A Spanish Ministry of Health study claims that an estimated 670,000 citizens aged between 15 and 64 years old either have or are at risk of developing gambling problems, though the prevalence of disordered play declined.
The results of the Survey on Alcohol and other Drugs in Spain for 2019-20 reveal that 6.7% of the population aged 15 to 64 gambled online in 2019, up from 3.5% in the previous study, carried out between 2017 and 2018.
The average players tended to be male, aged 38 years old, and bet on sports.
In-person gambling was much more prevalent, with 63.6% of the population under 64 years old playing this way in 2019, up from 59.5% in the 2017-18 survey. These players, the survey noted, were male, and older.
The most common form of gambling was lotteries, played by 94.4% of in-person gamblers, followed by instant win games such as scratchcards on 24.9% and football pools on 14.6%.
Based on the Diagnostic and Statistical Manual of Mental Disorders, Fifth Edition (DSM-V) scoring system, the survey estimated that around 670,000 players had a problem, or where at risk of developing one, with gambling.
This suggests a decline in the prevalence of disordered gambling from 2017-18, when the survey recorded a prevalence rate of 2.6%. The 2019-20 rate fell to 2.2%.

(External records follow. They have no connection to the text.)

## src/rtl/udl_pkg.sv

```systemverilog
package udl_pkg;

   // Word width of preset, thresholds and count
   localparam int VAL_W = 16;
   localparam int DATA_W = 32;
   localparam int ADDR_W = 8;
   localparam int IRQ_W = 3;

   // Register byte offsets
   localparam logic [ADDR_W-1:0] OFS_CTRL = 8'h00;
   localparam logic [ADDR_W-1:0] OFS_PRESET = 8'h04;
   localparam logic [ADDR_W-1:0] OFS_MIN = 8'h08;
   localparam logic [ADDR_W-1:0] OFS_MAX = 8'h0c;
   localparam logic [ADDR_W-1:0] OFS_CURRENT = 8'h10;
   localparam logic [ADDR_W-1:0] OFS_FLAGS = 8'h14;
   localparam logic [ADDR_W-1:0] OFS_HISTORY = 8'h18;
   localparam logic [ADDR_W-1:0] OFS_IRQ_STATUS = 8'h1c;
   localparam logic [ADDR_W-1:0] OFS_IRQ_CLEAR = 8'h20;
   localparam logic [ADDR_W-1:0] OFS_IRQ_ENABLE = 8'h24;

   // Field positions
   localparam int CTRL_EN_BIT = 0;
   localparam int FLAG_LO_BIT = 0;
   localparam int FLAG_HI_BIT = 1;
   localparam int HIST_UP_BIT = 0;
   localparam int HIST_DN_BIT = 1;
   localparam int IRQ_LO_BIT = 0;
   localparam int IRQ_HI_BIT = 1;
   localparam int IRQ_WRAP_BIT = 2;

   // Values after reset, and fixed word constants
   localparam logic [VAL_W-1:0] RST_PRESET = 16'h0000;
   localparam logic [VAL_W-1:0] RST_MIN = 16'h0000;
   localparam logic [VAL_W-1:0] RST_MAX = 16'h0001;
   localparam logic [VAL_W-1:0] VAL_ONE = 16'h0001;
   localparam logic [VAL_W-1:0] VAL_ZERO = 16'h0000;
   localparam logic [VAL_W-1:0] VAL_POS_TOP = 16'h7fff;
   localparam logic [VAL_W-1:0] VAL_NEG_TOP = 16'h8000;

   // Limit flags as one carrier
   typedef struct packed {
      logic hi;
      logic lo;
   } udl_flags_t;

   // Whole state of the counter block
   typedef struct packed {
      logic up_s1;
      logic up_s2;
      logic dn_s1;
      logic dn_s2;
      logic enable;
      logic [VAL_W-1:0] preset;
      logic [VAL_W-1:0] min_thr;
      logic [VAL_W-1:0] max_thr;
      logic [VAL_W-1:0] cur;
      udl_flags_t flags;
      logic [VAL_W-1:0] hist;
      logic [IRQ_W-1:0] irq_st;
      logic [IRQ_W-1:0] irq_en;
      logic [DATA_W-1:0] rdata;
   } udl_state_t;

endpackage

```

## src/rtl/udl_counter.sv

```systemverilog
// Behaviour
// - Count and limit flags follow the count inputs only while the enable bit is 1.
// - Up edges raise and down edges lower the count; both in one cycle cancel.
// - The count starts from the preset and is shown as current value.
// - A 16-bit history word keeps up in bit 0 and down in bit 1.
// - While disabled each cycle clears flags and history, loads preset.
// - With max above min, high at or over max, low at or under min.
// - With max not above min, low below max and high otherwise.
// - Preset changes while enabled are ignored until a disabled reload.
// - A negative preset or minimum is used as zero.
// - A maximum below one is used as one.
module udl_counter
   import udl_pkg::*;
(
   input wire logic pclk,
   input wire logic presetn,
   input wire logic psel,
   input wire logic penable,
   input wire logic pwrite,
   input wire logic [udl_pkg::ADDR_W-1:0] paddr,
   input wire logic [udl_pkg::DATA_W-1:0] pwdata,
   output logic [udl_pkg::DATA_W-1:0] prdata,
   output logic pready,
   output logic pslverr,
   input wire logic count_up_input,
   input wire logic count_down_input,
   output logic [udl_pkg::VAL_W-1:0] current_value,
   output udl_pkg::udl_flags_t limit_flags,
   output logic irq
);
   import udl_pkg::*;

   udl_state_t s_r;
   udl_state_t s_nxt;

   logic acc;
   logic wr;
   logic up_rise;
   logic dn_rise;
   logic wrap_ev;
   logic [VAL_W-1:0] pre_c;
   logic [VAL_W-1:0] min_c;
   logic [VAL_W-1:0] max_c;
   logic [IRQ_W-1:0] ev;
   logic [IRQ_W-1:0] clr;

   // Negative word read as zero
   function automatic logic [VAL_W-1:0] clamp_zero(logic [VAL_W-1:0] v);
      return v[VAL_W-1] ? VAL_ZERO : v;
   endfunction

   // Word below one read as one
   function automatic logic [VAL_W-1:0] clamp_one(logic [VAL_W-1:0] v);
      return ($signed(v) < $signed(VAL_ONE)) ? VAL_ONE : v;
   endfunction

   // Signed a >= b
   function automatic logic sge(logic [VAL_W-1:0] a, logic [VAL_W-1:0] b);
      return $signed(a) >= $signed(b);
   endfunction

   // Address decode for the error answer; the read mux decodes on its own
   function automatic logic is_mapped(logic [ADDR_W-1:0] a);
      unique case (a)
         OFS_CTRL, OFS_PRESET, OFS_MIN, OFS_MAX, OFS_CURRENT, OFS_FLAGS,
         OFS_HISTORY, OFS_IRQ_STATUS, OFS_IRQ_CLEAR,
         OFS_IRQ_ENABLE: return 1'b1;
         default: return 1'b0;
      endcase
   endfunction

   // Limit flags from a count and the clamped thresholds
   function automatic udl_flags_t limits(logic [VAL_W-1:0] c,
                                         logic [VAL_W-1:0] mn,
                                         logic [VAL_W-1:0] mx);
      udl_flags_t f;
      f = '0;
      if (!sge(mn, mx)) begin
         f.hi = sge(c, mx);
         f.lo = sge(mn, c);
      end else begin
         f.lo = !sge(c, mx);
         f.hi = sge(c, mx);
      end
      return f;
   endfunction

   // Zero wait states; error only for unmapped addresses
   assign pready = 1'b1;
   assign acc = psel && penable;
   assign wr = acc && pwrite;
   assign pslverr = acc && !is_mapped(paddr);

   // Outputs straight from the state register
   assign prdata = s_r.rdata;
   assign current_value = s_r.cur;
   assign limit_flags = s_r.flags;
   assign irq = |(s_r.irq_st & s_r.irq_en);

   // Clamped operands, taken fresh each evaluation
   assign pre_c = clamp_zero(s_r.preset);
   assign min_c = clamp_zero(s_r.min_thr);
   assign max_c = clamp_one(s_r.max_thr);

   // Edge detect against the stored history, not the raw pin
   assign up_rise = s_r.enable && s_r.up_s2 && !s_r.hist[HIST_UP_BIT];
   assign dn_rise = s_r.enable && s_r.dn_s2 && !s_r.hist[HIST_DN_BIT];

   // Wrap of the signed count raises an event rather than saturating
   assign wrap_ev = (up_rise && !dn_rise && s_r.cur == VAL_POS_TOP) ||
                    (dn_rise && !up_rise && s_r.cur == VAL_NEG_TOP);

   assign clr = (wr && paddr == OFS_IRQ_CLEAR) ? pwdata[IRQ_W-1:0] : '0;

   // Next state: sync, count, flags, registers, interrupts
   always_comb begin
      s_nxt = s_r;
      // Pins pass two flops before any logic reads them
      s_nxt.up_s1 = count_up_input;
      s_nxt.up_s2 = s_r.up_s1;
      s_nxt.dn_s1 = count_down_input;
      s_nxt.dn_s2 = s_r.dn_s1;

      if (!s_r.enable) begin
         // Reload each cycle from the stored preset, so a preset written now lands a cycle later
         s_nxt.cur = pre_c;
         s_nxt.flags = '0;
         s_nxt.hist[HIST_UP_BIT] = 1'b0;
         s_nxt.hist[HIST_DN_BIT] = 1'b0;
      end else begin
         // Both edges together cancel out
         if (up_rise && !dn_rise) begin
            s_nxt.cur = s_r.cur + VAL_ONE;
         end else if (dn_rise && !up_rise) begin
            s_nxt.cur = s_r.cur - VAL_ONE;
         end
         s_nxt.hist[HIST_UP_BIT] = s_r.up_s2;
         s_nxt.hist[HIST_DN_BIT] = s_r.dn_s2;
         s_nxt.flags = limits(s_nxt.cur, min_c, max_c);
      end
      s_nxt.hist[VAL_W-1:2] = '0;

      // Register writes take effect in the access cycle
      if (wr) begin
         unique case (paddr)
            OFS_CTRL: s_nxt.enable = pwdata[CTRL_EN_BIT];
            OFS_PRESET: s_nxt.preset = pwdata[VAL_W-1:0];
            OFS_MIN: s_nxt.min_thr = pwdata[VAL_W-1:0];
            OFS_MAX: s_nxt.max_thr = pwdata[VAL_W-1:0];
            OFS_IRQ_ENABLE: s_nxt.irq_en = pwdata[IRQ_W-1:0];
            default: ;
         endcase
      end

      // Sticky events; a set in the clear cycle wins
      ev = '0;
      ev[IRQ_LO_BIT] = s_nxt.flags.lo && !s_r.flags.lo;
      ev[IRQ_HI_BIT] = s_nxt.flags.hi && !s_r.flags.hi;
      ev[IRQ_WRAP_BIT] = wrap_ev;
      s_nxt.irq_st = (s_r.irq_st & ~clr) | ev;

      // Read data captured in the setup cycle, shown in access
      if (psel && !penable && !pwrite) begin
         s_nxt.rdata = '0;
         unique case (paddr)
            OFS_CTRL: s_nxt.rdata[CTRL_EN_BIT] = s_r.enable;
            OFS_PRESET: s_nxt.rdata[VAL_W-1:0] = s_r.preset;
            OFS_MIN: s_nxt.rdata[VAL_W-1:0] = s_r.min_thr;
            OFS_MAX: s_nxt.rdata[VAL_W-1:0] = s_r.max_thr;
            OFS_CURRENT: s_nxt.rdata[VAL_W-1:0] = s_r.cur;
            OFS_FLAGS: s_nxt.rdata[1:0] = {s_r.flags.hi, s_r.flags.lo};
            OFS_HISTORY: s_nxt.rdata[VAL_W-1:0] = s_r.hist;
            OFS_IRQ_STATUS: s_nxt.rdata[IRQ_W-1:0] = s_r.irq_st;
            OFS_IRQ_ENABLE: s_nxt.rdata[IRQ_W-1:0] = s_r.irq_en;
            default: ;
         endcase
      end
   end

   // Single state register
   always_ff @(posedge pclk or negedge presetn) begin
      if (!presetn) begin
         s_r <= '0;
         s_r.preset <= RST_PRESET;
         s_r.min_thr <= RST_MIN;
         s_r.max_thr <= RST_MAX;
      end else begin
         s_r <= s_nxt;
      end
   end
endmodule

```
$ cat src/status_ind_pkg.sv
// constants and types shared by the status indication logic
package status_ind_pkg;

  // ==========================================
  // lamp patterns
  typedef enum logic [2:0] {
    LAMP_OFF,
    LAMP_SEARCH,
    LAMP_NOT_REG,
    LAMP_TURNING_OFF,
    LAMP_REGISTERED,
    LAMP_CALL
  } lamp_mode_t;

  // ==========================================
  // timing, given in milliseconds and turned into clock cycles
  localparam int unsigned CLK_HZ = 100000000;
  localparam int unsigned FAST_PERIOD_MS = 1000;
  localparam int unsigned FAST_ON_MS = 500;
  localparam int unsigned SLOW_PERIOD_MS = 3000;
  localparam int unsigned SLOW_ON_MS = 300;
  localparam int unsigned CYC_PER_MS = CLK_HZ / 1000;
  localparam int unsigned FAST_PERIOD_CYC = FAST_PERIOD_MS * CYC_PER_MS;
  localparam int unsigned FAST_ON_CYC = FAST_ON_MS * CYC_PER_MS;
  localparam int unsigned SLOW_PERIOD_CYC = SLOW_PERIOD_MS * CYC_PER_MS;
  localparam int unsigned SLOW_ON_CYC = SLOW_ON_MS * CYC_PER_MS;

  // thermal indication interval, a plain choice of 100 ms
  localparam int unsigned THERM_INTERVAL_MS = 100;
  localparam int unsigned THERM_INTERVAL_CYC = THERM_INTERVAL_MS * CYC_PER_MS;

  localparam int unsigned CNT_W = 32;
  localparam int unsigned TEMP_W = 12;

endpackage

For the first time, the survey examined consumption of drugs, alcohol and gambling among those aged 64 and older, revealing that 68.3% gambled in person. While the in-person gambling rate is higher among older people than across the wider population, online participation is significantly lower, at 2.4%.
At-risk or problem gamblers, meanwhile, made up 1.3% of players aged 64 and above.
The Survey on Alcohol and Other Drugs in Spain was prepared using responses from 17,899 Spanish residents, with polling carried out between February and March this year. A further 1,443 people aged 64 and above were also surveyed.
It also recorded figures on compulsive internet use for the first time, which revealed an estimated 3.7% of the population aged between 15 and 64 years old – some 1.1m people – used the internet in a manner similar to addiction.
The findings have been published as Spain implements a series of new restrictions on the country’s igaming licensees, amid fears that problem gambling rates are on the rise.
This will see gambling sponsorship of sports teams banned from the end of the current football season, and ads restricted to broadcasting between the house of 1am and 5am.